In most if not all of the colorectal carcinomas, the Wnt pathway is deregulated, which is caused in up to 85% of all of the cases by mutations in the tumor suppressor adenomatous polyposis coli, or more seldomly in the oncogene β-catenin or the tumor suppressor gene axin-2/conductin (1) . As a consequence of these mutations, β-catenin is no longer degraded. Thus, there is a high selection pressure to stabilize β-catenin during colorectal carcinogenesis. β-Catenin participates in the generation of the epithelial phenotype by maintaining adherens junctions as it interacts with E-cadherin and the actin skeleton (1 , 2) . However, in conjunction with DNA-binding factors of the T-cell factor (TCF)/lymphoid enhancer factor family, β-catenin works as a transcription factor (1 , 3) . In the human gut, TCF-4 seems to be the relevant member of the TCF/lymphoid enhancer factor-1 family (4) . Moreover, TCF-4-deficient mice die shortly after birth due to depletion of the intestinal stem cell compartment (5) . Here, β-catenin imposes a dedifferentiated stem cell-like phenotype on the cells keeping them in a state of proliferation (6) . A prerequisite for the function of transcription factors is their nuclear localization. For β-catenin this situation is observed frequently at the invasion front in the majority of well-differentiated human colorectal adenocarcinomas (7) . Therefore, this zone highly expresses β-catenin target genes, which are important contributors to the hallmarks of cancer, proliferation (c-myc and cyclin D1), invasion and metastasis [CD44, laminin-5γ2, matrix metalloproteinase (MMP)-7, and MT1-MMP], angiogenesis (vascular endothelial growth factor), and others (8) .
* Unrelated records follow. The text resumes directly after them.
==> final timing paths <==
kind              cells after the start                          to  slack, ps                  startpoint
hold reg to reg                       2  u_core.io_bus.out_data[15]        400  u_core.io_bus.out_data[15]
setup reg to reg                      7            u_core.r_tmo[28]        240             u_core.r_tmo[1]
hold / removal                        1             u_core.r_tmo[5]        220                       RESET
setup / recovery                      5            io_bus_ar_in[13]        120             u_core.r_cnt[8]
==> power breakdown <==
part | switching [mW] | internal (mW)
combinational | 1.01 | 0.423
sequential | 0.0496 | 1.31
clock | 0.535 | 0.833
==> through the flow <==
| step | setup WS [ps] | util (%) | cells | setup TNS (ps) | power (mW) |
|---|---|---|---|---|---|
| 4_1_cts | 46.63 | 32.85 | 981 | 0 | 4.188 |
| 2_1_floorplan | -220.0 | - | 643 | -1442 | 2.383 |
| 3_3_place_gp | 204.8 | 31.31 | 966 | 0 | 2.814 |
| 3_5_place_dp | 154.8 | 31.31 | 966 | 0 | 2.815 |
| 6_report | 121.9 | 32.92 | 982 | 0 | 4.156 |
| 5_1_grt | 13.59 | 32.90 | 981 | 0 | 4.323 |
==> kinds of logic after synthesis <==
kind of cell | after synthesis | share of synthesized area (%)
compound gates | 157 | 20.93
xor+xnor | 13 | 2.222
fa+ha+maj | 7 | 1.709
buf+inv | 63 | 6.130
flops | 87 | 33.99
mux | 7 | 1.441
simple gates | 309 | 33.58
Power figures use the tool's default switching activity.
`config.mk`:
```
export PLATFORM = sky130hd
export DESIGN_NAME = mem_bus_sequencer_flat
export DESIGN_NICKNAME = d
export VERILOG_FILES = /design/src/rtl/mem_bus_sequencer_pkg.sv /design/src/rtl/mem_bus_sequencer_if.sv /design/src/rtl/mem_bus_sequencer_decode.sv /design/src/rtl/mem_bus_sequencer.sv /design/src/flat_wrapper.sv
export SDC_FILE = /design/constraint.sdc
export NUM_CORES = 1
export LEC_CHECK = 0
export ABC_AREA = 1
export BUFFER_PORTS_ARGS = -buffer_cell sky130_fd_sc_hd__buf_2
export CORE_AREA = 2 2 132 134
export DETAILED_ROUTE_END_ITERATION = 10
export DIE_AREA = 0 0 134 136
export GPL_TIMING_DRIVEN = 0
export MAX_ROUTING_LAYER = met4
export PLACE_DENSITY = 0.73
export REMOVE_ABC_BUFFERS = 1
export SYNTH_ARGS = -nofsm -noshare
export SYNTH_HDL_FRONTEND = slang
export SYNTH_HIERARCHICAL = 1
export SYNTH_SLANG_ARGS = --single-unit
```
`constraint.sdc`:
```
create_clock -name clk -period 2.6 [get_ports clk]
set_clock_uncertainty 0.2 [all_clocks]
set_input_delay 0.13 -clock clk [delete_from_list [all_inputs] [get_ports clk]]
set_output_delay 0.13 -clock clk [all_outputs]
set_load 0.1 [all_outputs]
```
The serine protease urokinase plasminogen activator (uPA) converts inactive plasminogen into plasmin and is therefore a kingpin in the initiation of a cascade of proteolytic steps accumulating in the degradation of the extracellular matrix (9) . Secondly, uPA is found in cellular structures at the leading edge of migrating cells that are involved in adhesion, migration, invasion, and intravasation (9) . Thirdly, at high-density, membranous complexes of uPA/uPA receptor and fibronectin/α5β1-integrin activate the extracellular receptor kinase 1/2 pathway leading to growth stimulation, whereas at low densities the p38 mitogen-activated protein kinase pathway takes over, and dormancy is induced (10) . Taken together, uPA is a coordinator of cellular growth properties. A strong expression of uPA and the uPA receptor, another target gene of β-catenin, at the invasion front of colorectal carcinomas indicates poor survival of patients and aggressive tumor growth (11) . In the present work we demonstrate that uPA is a β-catenin target gene in colorectal carcinomas.
Materials and Methods
Immunohistochemistry and Statistical Analysis.
Twenty seven formaldehyde-fixed, paraffin-embedded, well-differentiated sporadic colorectal adenocarcinomas displaying nuclear localization of β-catenin at their invasion front were drawn from the archive of the Institute of Pathology in Erlangen. Immunohistochemistry was done as has been described (12) using antibodies specific for uPA and β-catenin (Supplementary Data). The Mann-Whitney test was applied for correlating β-catenin or uPA expression with localization in the tumor, invasion front or central area, respectively. The χ2 test was used for correlating uPA and nuclear β-catenin expression. Results are presented graphically as box plot. Calculations and graphics were done using SPSS version 10.0.5 software (SPSS Inc., Chicago, IL).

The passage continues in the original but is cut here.